Easy methods to Unlock Local Detail in Coarse Climate Projections with NVIDIA Earth-2

-


Global climate models are good at the large picture—but local climate extremes, like hurricanes and typhoons, often disappear in the main points. Those patterns are still there—you only need the correct tools to unlock them in high-resolution climate data.

Using NVIDIA Earth‑2, this blog post shows you how one can downscale coarse climate projections into higher-resolution, bias‑corrected fields—revealing local detail not resolved within the raw data. 

Why downscaling climate projections is essential to risk assessment

High-resolution projections play a key role in assessing physical climate risk, informing decisions from infrastructure planning to agricultural adaptation. Nevertheless, running global models at positive resolution is computationally prohibitive—requiring significant compute, storage, and time. Coupled Model Intercomparison Project Phase 6 (CMIP6) provides essentially the most widely used global climate projections—underpinning IPCC reports and sector-specific risk models—but its outputs are sometimes too coarse to capture short-lived weather events, like tropical cyclones or extreme heat. 

Small ensemble sizes compound the issue. When only a number of simulations can be found, rare but extreme events will be missed, reducing the reliability of tail-risk estimations. Many weather workflows construct on ERA5, a reanalysis dataset. CMIP6 outputs often differ in grid, cadence, pressure levels, and variable definitions, creating a niche between available projections and climate risk assessment needs. For researchers and practitioners, closing this gap calls for accelerated computing and AI-driven tools that may bridge coarse climate projections and analysis-ready data.

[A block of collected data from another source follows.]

==> src/inc/drt_pkg.sv <==
/*
  constants and types for the dual reloading down-timer block.
  assumes an 8-bit register port with byte addresses and one system clock.
*/
package drt_pkg;
  localparam int unsigned CNT_WIDTH = 16;
  localparam int unsigned DATA_WIDTH = 8;
  localparam int unsigned ADDR_WIDTH = 8;

  localparam logic [7:0] ADDR_IRQ_ENABLE = 8'h02;
  localparam logic [7:0] ADDR_T1_RELOAD_LOW = 8'h03;
  localparam logic [7:0] ADDR_T1_RELOAD_HIGH = 8'h04;
  localparam logic [7:0] ADDR_T2_RELOAD_LOW = 8'h05;
  localparam logic [7:0] ADDR_T2_RELOAD_HIGH = 8'h06;
  localparam logic [7:0] ADDR_OP_CONTROL_A = 8'h09;
  localparam logic [7:0] ADDR_IRQ_STATUS = 8'h0b;

  localparam int unsigned BIT_T1_IRQ = 2;
  localparam int unsigned BIT_T2_IRQ = 1;
  localparam int unsigned BIT_T1_ON = 2;
  localparam int unsigned BIT_T2_ON = 3;

  localparam logic [7:0] RST_BYTE = 8'h00;
  localparam logic [15:0] RST_COUNT = 16'h0000;
  localparam logic [15:0] ALL_ONES = 16'hffff;

  localparam logic [1:0] DIV_PHASES = 2'h3;
  localparam logic [1:0] DIV_LAST_PHASE = 2'h2;

  typedef enum logic [1:0] {
    DRT_MODE_DUAL = 2'b00,
    DRT_MODE_FAST = 2'b01,
    DRT_MODE_SLOW = 2'b10
  } drt_clk_mode_type;
endpackage

==> src/logic/drt_counter.sv <==
/*
  one 16-bit reloading down-counter with a registered underflow pulse.
  assumes tick is a one-cycle strobe on the system clock.
*/
module drt_counter #(
  parameter int unsigned WIDTH = 16
) (
  input wire logic clk_in,
  input wire logic rst_in,
  input wire logic tick_in,
  input wire logic enable_in,
  input wire logic [WIDTH-1:0] reload_in,
  output logic [WIDTH-1:0] count_out,
  output logic underflow_out
);
  logic [WIDTH-1:0] count_r;
  logic underflow_r;

  always_ff @(posedge clk_in)
  begin
    if (rst_in)
    begin
      count_r <= '0;
    end
    else if (enable_in && tick_in)
    begin
      if (count_r == '0)
      begin
        count_r <= reload_in;
      end
      else
      begin
        count_r <= count_r - WIDTH'(1);
      end
    end
  end

  always_ff @(posedge clk_in)
  begin
    if (rst_in)
    begin
      underflow_r <= 1'b0;
    end
    else
    begin
      underflow_r <= enable_in && tick_in && (count_r == '0);
    end
  end

  assign count_out = count_r;
  assign underflow_out = underflow_r;
endmodule

==> src/logic/drt_timers.sv <==
/*
  two reloading down-timers with preload bytes, enables and gated interrupts.
  assumes oscillator pins are asynchronous, the system tick and mode come
  from logic on MCLK_IN, and the core acknowledges interrupts by a pulse.
*/
// What this block does
// - timer one has a 16-bit down-counter and write-only low and high preload bytes
// - timer one decrements by one per selected clock pulse when enabled, else holds
// - timer one taking a pulse while at zero (underflow) raises its interrupt request
// - on that wrap timer one reloads from its preload pair automatically
// - preload N gives one timer one interrupt every N plus one pulses
// - reset clears timer one counter, so first enabled pulse underflows and reloads
// - timer one counts slow oscillator in dual or slow mode, fast in fast mode
// - timer two counts system tick divided by one and a half
// - timer two has its own preload bytes, wraps, interrupts and reloads
// - preload N gives one timer two interrupt every N plus one pulses
// - reset clears timer two counter, first enabled pulse underflows immediately
// - timer one interrupt gated by enable bit 2 at address 0x02, reset off
// - timer two interrupt gated by enable bit 1 at address 0x02, reset off
// - timer one counting enabled by bit 2 at address 0x09, reset off
// - timer two counting enabled by bit 3 at address 0x09, reset off
// - timer one preload low at 0x03, high at 0x04
// - timer two preload low at 0x05, high at 0x06
module drt_timers (
  input wire logic MCLK_IN,
  input wire logic RESET_IN,
  input wire logic [7:0] REG_ADDR_IN,
  input wire logic [7:0] REG_WDATA_IN,
  input wire logic REG_WR_IN,
  input wire logic REG_RD_IN,
  output logic [7:0] REG_RDATA_OUT,
  input wire logic SLOW_OSC_IN,
  input wire logic FAST_OSC_IN,
  input wire logic [1:0] CLOCK_MODE_IN,
  input wire logic SYS_TICK_IN,
  input wire logic IRQ1_ACK_IN,
  input wire logic IRQ2_ACK_IN,
  output logic TIMER1_IRQ_OUT,
  output logic TIMER2_IRQ_OUT,
  output logic IRQ_OUT
);
  localparam int unsigned W = drt_pkg::CNT_WIDTH;

  function automatic logic hit(input logic [7:0] addr, input logic [7:0] target);
    hit = (addr == target);
  endfunction

  // oscillator pin synchronisers, index 0 slow, 1 fast
  logic [1:0] osc_pin;
  logic [1:0] osc_meta_r;
  logic [1:0] osc_sync_r;
  logic [1:0] osc_prev_r;
  logic [1:0] osc_edge;

  // register state
  logic [7:0] t1_low_r;
  logic [7:0] t1_high_r;
  logic [7:0] t2_low_r;
  logic [7:0] t2_high_r;
  logic timer1_irq_enable_r;
  logic timer2_irq_enable_r;
  logic timer1_count_enable_r;
  logic timer2_count_enable_r;
  logic t1_pending_r;
  logic t2_pending_r;
  logic [7:0] rdata_r;
  logic [7:0] rdata_nxt;

  // clocking and counters
  logic [1:0] div_phase_r;
  logic t1_tick;
  logic t2_tick;
  logic [1:0] cnt_tick;
  logic [1:0] cnt_en;
  logic [1:0][W-1:0] cnt_reload;
  logic [1:0][W-1:0] cnt_value;
  logic [1:0] cnt_uf;
  logic wr_status;
  drt_pkg::drt_clk_mode_type mode;

  assign osc_pin = {FAST_OSC_IN, SLOW_OSC_IN};

  genvar gi;
  generate
    for (gi = 0; gi < 2; gi++)
    begin : g_sync
      always_ff @(posedge MCLK_IN)
      begin
        if (RESET_IN)
        begin
          osc_meta_r[gi] <= 1'b0;
          osc_sync_r[gi] <= 1'b0;
          osc_prev_r[gi] <= 1'b0;
        end
        else
        begin
          osc_meta_r[gi] <= osc_pin[gi];
          osc_sync_r[gi] <= osc_meta_r[gi];
          osc_prev_r[gi] <= osc_sync_r[gi];
        end
      end
      assign osc_edge[gi] = osc_sync_r[gi] && !osc_prev_r[gi];
    end
  endgenerate

  assign mode = drt_pkg::drt_clk_mode_type'(CLOCK_MODE_IN);

  // timer one clock source select
  always_comb
  begin
    unique case (mode)
      drt_pkg::DRT_MODE_FAST: t1_tick = osc_edge[1];
      drt_pkg::DRT_MODE_DUAL: t1_tick = osc_edge[0];
      drt_pkg::DRT_MODE_SLOW: t1_tick = osc_edge[0];
      default: t1_tick = osc_edge[0];
    endcase
  end

  // system tick divided by 1.5: two pulses out of every three
  always_ff @(posedge MCLK_IN)
  begin
    if (RESET_IN)
    begin
      div_phase_r <= 2'h0;
    end
    else if (SYS_TICK_IN)
    begin
      if (div_phase_r == drt_pkg::DIV_LAST_PHASE)
      begin
        div_phase_r <= 2'h0;
      end
      else
      begin
        div_phase_r <= div_phase_r + 2'h1;
      end
    end
  end

  assign t2_tick = SYS_TICK_IN && (div_phase_r != drt_pkg::DIV_LAST_PHASE);

  assign cnt_tick = {t2_tick, t1_tick};
  assign cnt_en = {timer2_count_enable_r, timer1_count_enable_r};
  assign cnt_reload[0] = {t1_high_r, t1_low_r};
  assign cnt_reload[1] = {t2_high_r, t2_low_r};

  generate
    for (gi = 0; gi < 2; gi++)
    begin : g_cnt
      // counters reset to zero, wrap and reload
      drt_counter #(
        .WIDTH(W)
      ) u_cnt (
        .clk_in(MCLK_IN),
        .rst_in(RESET_IN),
        .tick_in(cnt_tick[gi]),
        .enable_in(cnt_en[gi]),
        .reload_in(cnt_reload[gi]),
        .count_out(cnt_value[gi]),
        .underflow_out(cnt_uf[gi])
      );
    end
  endgenerate

  // write-only preload bytes
  always_ff @(posedge MCLK_IN)
  begin
    if (RESET_IN)
    begin
      t1_low_r <= drt_pkg::RST_BYTE;
      t1_high_r <= drt_pkg::RST_BYTE;
      t2_low_r <= drt_pkg::RST_BYTE;
      t2_high_r <= drt_pkg::RST_BYTE;
    end
    else if (REG_WR_IN)
    begin
      if (hit(REG_ADDR_IN, drt_pkg::ADDR_T1_RELOAD_LOW))
        t1_low_r <= REG_WDATA_IN;
      if (hit(REG_ADDR_IN, drt_pkg::ADDR_T1_RELOAD_HIGH))
        t1_high_r <= REG_WDATA_IN;
      if (hit(REG_ADDR_IN, drt_pkg::ADDR_T2_RELOAD_LOW))
        t2_low_r <= REG_WDATA_IN;
      if (hit(REG_ADDR_IN, drt_pkg::ADDR_T2_RELOAD_HIGH))
        t2_high_r <= REG_WDATA_IN;
    end
  end

  // interrupt enables and count enables
  always_ff @(posedge MCLK_IN)
  begin
    if (RESET_IN)
    begin
      timer1_irq_enable_r <= 1'b0;
      timer2_irq_enable_r <= 1'b0;
      timer1_count_enable_r <= 1'b0;
      timer2_count_enable_r <= 1'b0;
    end
    else if (REG_WR_IN)
    begin
      if (hit(REG_ADDR_IN, drt_pkg::ADDR_IRQ_ENABLE))
      begin
        timer1_irq_enable_r <= REG_WDATA_IN[drt_pkg::BIT_T1_IRQ];
        timer2_irq_enable_r <= REG_WDATA_IN[drt_pkg::BIT_T2_IRQ];
      end
      if (hit(REG_ADDR_IN, drt_pkg::ADDR_OP_CONTROL_A))
      begin
        timer1_count_enable_r <= REG_WDATA_IN[drt_pkg::BIT_T1_ON];
        timer2_count_enable_r <= REG_WDATA_IN[drt_pkg::BIT_T2_ON];
      end
    end
  end

  // sticky pending flags: set beats ack and write-one clear
  assign wr_status = REG_WR_IN && hit(REG_ADDR_IN, drt_pkg::ADDR_IRQ_STATUS);

  always_ff @(posedge MCLK_IN)
  begin
    if (RESET_IN)
    begin
      t1_pending_r <= 1'b0;
      t2_pending_r <= 1'b0;
    end
    else
    begin
      if (cnt_uf[0])
        t1_pending_r <= 1'b1;
      else if (IRQ1_ACK_IN || (wr_status && REG_WDATA_IN[drt_pkg::BIT_T1_IRQ]))
        t1_pending_r <= 1'b0;
      if (cnt_uf[1])
        t2_pending_r <= 1'b1;
      else if (IRQ2_ACK_IN || (wr_status && REG_WDATA_IN[drt_pkg::BIT_T2_IRQ]))
        t2_pending_r <= 1'b0;
    end
  end

  assign TIMER1_IRQ_OUT = t1_pending_r && timer1_irq_enable_r;
  assign TIMER2_IRQ_OUT = t2_pending_r && timer2_irq_enable_r;
  assign IRQ_OUT = TIMER1_IRQ_OUT || TIMER2_IRQ_OUT;

  // read mux, data stand one cycle after the strobe
  always_comb
  begin
    rdata_nxt = 8'h00;
    if (REG_RD_IN)
    begin
      if (hit(REG_ADDR_IN, drt_pkg::ADDR_IRQ_ENABLE))
      begin
        rdata_nxt[drt_pkg::BIT_T1_IRQ] = timer1_irq_enable_r;
        rdata_nxt[drt_pkg::BIT_T2_IRQ] = timer2_irq_enable_r;
      end
      else if (hit(REG_ADDR_IN, drt_pkg::ADDR_OP_CONTROL_A))
      begin
        rdata_nxt[drt_pkg::BIT_T1_ON] = timer1_count_enable_r;
        rdata_nxt[drt_pkg::BIT_T2_ON] = timer2_count_enable_r;
      end
      else if (hit(REG_ADDR_IN, drt_pkg::ADDR_IRQ_STATUS))
      begin
        rdata_nxt[drt_pkg::BIT_T1_IRQ] = t1_pending_r;
        rdata_nxt[drt_pkg::BIT_T2_IRQ] = t2_pending_r;
      end
    end
  end

  always_ff @(posedge MCLK_IN)
  begin
    if (RESET_IN)
      rdata_r <= drt_pkg::RST_BYTE;
    else
      rdata_r <= rdata_nxt;
  end

  assign REG_RDATA_OUT = rdata_r;
endmodule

NVIDIA Earth-2 provides a full-stack platform to construct and deploy AI-powered weather and climate applications. NVIDIA CorrDiff—a model inside this ecosystem—replaces compute-intensive and time-consuming high-resolution simulations with a generative downscaling model that transforms coarse CMIP6 output into high-resolution fields. It consists of a regression model that predicts the conditional mean, and a diffusion model that predicts the residuals between the regression output and the bottom truth. 

CorrDiff performs core climate data transformations—including spatial and temporal downscaling, bias correction, and variable synthesis concurrently—by training to map from biased climate model outputs to observation-constrained reanalysis, like ERA5. As a model-to-model translation tool, it might generate large ensembles from a single input sample, providing uncertainty estimates that help assess tail risks. 

This blog post walks you thru training CorrDiff for CMIP6 downscaling step-by-step, including dataset selection and configuration. 

It also shows how S&P Global Energy, a pacesetter in climate hazard assessment, is developing this workflow with NVIDIA to supply data grounded in statement to be used in risk analytics. 

Input and goal datasets for CorrDiff training

Training CorrDiff requires paired low-resolution input and high-resolution goal datasets covering the identical time period and weather evolution. You’ll need an observation-assimilated climate model run for training. Free-running climate simulations don’t align with observed patterns. 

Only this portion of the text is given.